[Start of Attachment]

===== config.mk =====
export PLATFORM = sky130hd
export DESIGN_NAME = idp_decoder_11
export DESIGN_NICKNAME = d
export VERILOG_FILES = /design/src/rtl/idp_decoder_11.sv
export SDC_FILE = /design/constraint.sdc
export NUM_CORES = 1
export LEC_CHECK = 0
export ABC_AREA = 1
export BUFFER_PORTS_ARGS = -buffer_cell sky130_fd_sc_hd__buf_2
export CORE_ASPECT_RATIO = 0.75
export CORE_MARGIN = 2
export CORE_UTILIZATION = 50
export CTS_BUF_LIST = sky130_fd_sc_hd__clkbuf_16
export DETAILED_ROUTE_END_ITERATION = 10
export PLACE_DENSITY = 0.82
export SYNTH_ARGS = -nofsm -noshare
export SYNTH_HDL_FRONTEND = slang
export SYNTH_SLANG_ARGS = --single-unit

===== constraint.sdc =====
create_clock -name clock -period 3.39 [get_ports clock]
set_input_delay 0.339 -clock clock [delete_from_list [all_inputs] [get_ports clock]]
set_output_delay 0.339 -clock clock [all_outputs]
set_load 0.02 [all_outputs]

[End of Attachment]

The task:
Return a copy of every line in the records that includes the string "clock".

Exercise answer:
create_clock -name clock -period 3.39 [get_ports clock]
set_input_delay 0.339 -clock clock [delete_from_list [all_inputs] [get_ports clock]]
set_output_delay 0.339 -clock clock [all_outputs]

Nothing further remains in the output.